When x=0, we have f(x)=1, and g(f(x))=g(1)=1^2+1+1=3.

When x=1, we have f(x)=2, and g(f(x))=g(2)=2^2+2+1=7.

Next, we’ll see what the function g\circ f is. To do this, note that when evaluating g(y), y can be anything – it doesn’t just mean plugging in a specific number. In other words, we can replace each y in the formula for g(y) with f(x) and then expand the resulting f(x)’s, getting

(g\circ f)(x)=g(f(x))=[f(x)]^2+f(x)+1 =(x+1)^2+(x+1)+1

= (x^2+2x+1)+(x+1)+1 = x^2+3x+3 .

Evaluating at the two points we did above, seeing that (g\circ f)(0)=3 and (g\circ f)(1)=1^2+3\cdot 1+3=7. They match!

Let’s try reversing the order of the composition, getting

(f\circ g)(x)=f(g(x))=g(x)+1=(x^2+x+1)+1=x^2+x+2 .

We can see that (f\circ g)(0)=2\neq (g\circ f)(0), which shows that the function composition operator is not commutative – order matters!

Important point: The name of the parameter in a function definition is not relevant, and just shows where values are inserted into the formula. It’s just a symbol, and we could just as easily have defined g(\clubsuit)=\clubsuit^2+\clubsuit+1. But more importantly, note that we used the variable y in the definition of g to avoid confusion, but it was completely unnecessary. Defining g(x)=x^2+x+1 is exactly the same function, and this is the super-important part: When substituting g(x) in to function f to create f(g(x)), the x in the definition of f is completely different from the x in the definition of g. Substituting g(x) into f(x)=x+1 means replacing every x on the right-hand side with g(x). We’re not saying x=g(x) mathematically, but rather are doing a textual substitution everywhere x appears.

If you’re computing the composition of two functions that use the same parameter name, you can avoid confusion by temporarily rewriting one of the functions to use a different and unique parameter name.

Composing non-numeric functions can’t be done algebraically, but can be evaluated point by point.

Example 17

Let f be the function from officers to student IDs, given above in Table 2, and let g be the function from student IDs to names as shown in Table 1. Then the composition of f and g, namely g\circ f, maps officers to names.

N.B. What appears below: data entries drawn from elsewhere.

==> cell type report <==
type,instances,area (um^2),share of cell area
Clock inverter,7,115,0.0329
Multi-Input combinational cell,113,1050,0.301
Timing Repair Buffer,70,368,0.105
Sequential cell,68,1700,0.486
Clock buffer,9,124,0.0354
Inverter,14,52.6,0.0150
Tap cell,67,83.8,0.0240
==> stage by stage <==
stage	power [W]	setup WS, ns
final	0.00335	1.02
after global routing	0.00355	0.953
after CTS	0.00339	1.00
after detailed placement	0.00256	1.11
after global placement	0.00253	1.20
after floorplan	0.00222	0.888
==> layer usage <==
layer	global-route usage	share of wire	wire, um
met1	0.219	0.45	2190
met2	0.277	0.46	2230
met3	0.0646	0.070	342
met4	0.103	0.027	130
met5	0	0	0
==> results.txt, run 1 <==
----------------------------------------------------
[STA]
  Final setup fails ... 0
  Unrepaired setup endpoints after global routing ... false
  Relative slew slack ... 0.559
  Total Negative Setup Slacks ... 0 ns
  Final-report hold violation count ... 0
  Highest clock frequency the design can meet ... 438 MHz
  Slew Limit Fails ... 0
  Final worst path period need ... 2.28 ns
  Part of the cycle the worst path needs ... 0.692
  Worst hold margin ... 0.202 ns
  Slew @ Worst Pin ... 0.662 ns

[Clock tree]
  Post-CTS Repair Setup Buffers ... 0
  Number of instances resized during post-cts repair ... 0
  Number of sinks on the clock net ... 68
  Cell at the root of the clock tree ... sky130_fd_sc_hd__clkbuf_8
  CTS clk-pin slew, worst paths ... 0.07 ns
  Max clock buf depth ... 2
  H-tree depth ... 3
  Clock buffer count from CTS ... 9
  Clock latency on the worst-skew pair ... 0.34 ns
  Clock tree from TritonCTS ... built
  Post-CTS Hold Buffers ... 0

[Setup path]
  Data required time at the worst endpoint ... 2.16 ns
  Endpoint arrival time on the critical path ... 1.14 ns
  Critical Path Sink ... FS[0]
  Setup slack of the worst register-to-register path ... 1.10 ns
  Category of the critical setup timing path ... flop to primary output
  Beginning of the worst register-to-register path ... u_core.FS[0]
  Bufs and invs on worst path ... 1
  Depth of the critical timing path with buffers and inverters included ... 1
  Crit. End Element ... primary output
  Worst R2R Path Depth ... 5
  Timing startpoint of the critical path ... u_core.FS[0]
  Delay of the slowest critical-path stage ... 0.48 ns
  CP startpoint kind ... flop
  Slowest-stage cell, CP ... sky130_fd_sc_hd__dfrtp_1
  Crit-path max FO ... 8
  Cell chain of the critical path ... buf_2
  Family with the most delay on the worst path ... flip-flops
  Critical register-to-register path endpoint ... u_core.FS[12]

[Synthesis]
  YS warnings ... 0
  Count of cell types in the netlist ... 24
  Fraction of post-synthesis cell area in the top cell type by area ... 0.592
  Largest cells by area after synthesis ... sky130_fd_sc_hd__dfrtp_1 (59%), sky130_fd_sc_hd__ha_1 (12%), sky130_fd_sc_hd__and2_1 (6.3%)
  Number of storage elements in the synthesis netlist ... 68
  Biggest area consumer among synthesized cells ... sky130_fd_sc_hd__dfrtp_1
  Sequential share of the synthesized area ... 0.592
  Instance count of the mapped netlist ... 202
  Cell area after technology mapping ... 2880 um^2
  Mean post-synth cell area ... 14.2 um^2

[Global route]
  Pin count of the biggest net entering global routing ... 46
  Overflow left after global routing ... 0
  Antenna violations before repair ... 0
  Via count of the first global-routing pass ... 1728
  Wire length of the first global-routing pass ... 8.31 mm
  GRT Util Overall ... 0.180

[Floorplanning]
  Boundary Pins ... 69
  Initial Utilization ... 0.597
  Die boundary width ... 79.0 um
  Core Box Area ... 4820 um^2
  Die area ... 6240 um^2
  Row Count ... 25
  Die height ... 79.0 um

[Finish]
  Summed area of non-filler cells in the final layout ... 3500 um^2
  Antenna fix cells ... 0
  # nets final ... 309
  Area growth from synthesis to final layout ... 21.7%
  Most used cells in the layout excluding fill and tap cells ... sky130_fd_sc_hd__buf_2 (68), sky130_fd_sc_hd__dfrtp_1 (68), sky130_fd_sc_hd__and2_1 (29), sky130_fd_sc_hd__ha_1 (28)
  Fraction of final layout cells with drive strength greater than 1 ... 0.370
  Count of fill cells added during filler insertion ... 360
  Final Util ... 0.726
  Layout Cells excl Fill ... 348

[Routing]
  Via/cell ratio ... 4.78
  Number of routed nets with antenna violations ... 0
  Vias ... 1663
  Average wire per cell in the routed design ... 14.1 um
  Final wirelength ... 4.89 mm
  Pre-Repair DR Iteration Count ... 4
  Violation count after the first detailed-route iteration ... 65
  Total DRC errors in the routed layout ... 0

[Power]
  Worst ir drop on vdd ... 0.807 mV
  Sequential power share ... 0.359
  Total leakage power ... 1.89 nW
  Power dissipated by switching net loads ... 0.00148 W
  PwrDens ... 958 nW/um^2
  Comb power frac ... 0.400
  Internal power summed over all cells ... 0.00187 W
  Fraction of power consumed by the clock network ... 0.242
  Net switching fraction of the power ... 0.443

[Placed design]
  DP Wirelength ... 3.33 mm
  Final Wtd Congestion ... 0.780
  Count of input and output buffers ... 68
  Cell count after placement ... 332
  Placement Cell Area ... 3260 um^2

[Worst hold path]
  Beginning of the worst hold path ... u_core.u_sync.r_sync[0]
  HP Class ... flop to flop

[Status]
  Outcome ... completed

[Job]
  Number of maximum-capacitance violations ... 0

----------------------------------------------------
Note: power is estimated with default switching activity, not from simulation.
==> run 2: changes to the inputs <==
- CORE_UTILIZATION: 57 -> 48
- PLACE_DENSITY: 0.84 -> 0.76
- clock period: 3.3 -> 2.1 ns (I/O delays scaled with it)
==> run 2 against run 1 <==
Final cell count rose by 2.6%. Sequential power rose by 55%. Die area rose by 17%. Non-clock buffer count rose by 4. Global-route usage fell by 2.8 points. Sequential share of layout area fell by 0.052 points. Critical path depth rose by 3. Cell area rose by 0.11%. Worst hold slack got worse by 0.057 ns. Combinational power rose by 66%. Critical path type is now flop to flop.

For example, f( Secretary )= 7776042359 and g( 7776042359 )= Linda Johnson, so composing these functions gives (g\circ f)( Secretary )= Linda Johnson.

Evaluating the composition at each point in the domain (officers), we map to student ID and then to name, giving the following function.

Composition of officer to ID and ID to name functions
Officer Student ID Name
President 771273123 Mary Smith
Vice President 772337112 William Jones
Secretary 777604359 Linda Johnson
Treasurer 771731322 James Williams

Inverse function

We next consider the following idea: In the pictures above, we have arrows mapping from the domain to the codomain. What if we reversed the directions of those arrows, so they pointed from the codomain to the domain? Could that be a valid function? Using this natural question, we’ll briefly refer to this as the “reverse mapping” of f, but emphasize that this is not a standard term. We’re only using it temporarily to give some intuition behind an important concept.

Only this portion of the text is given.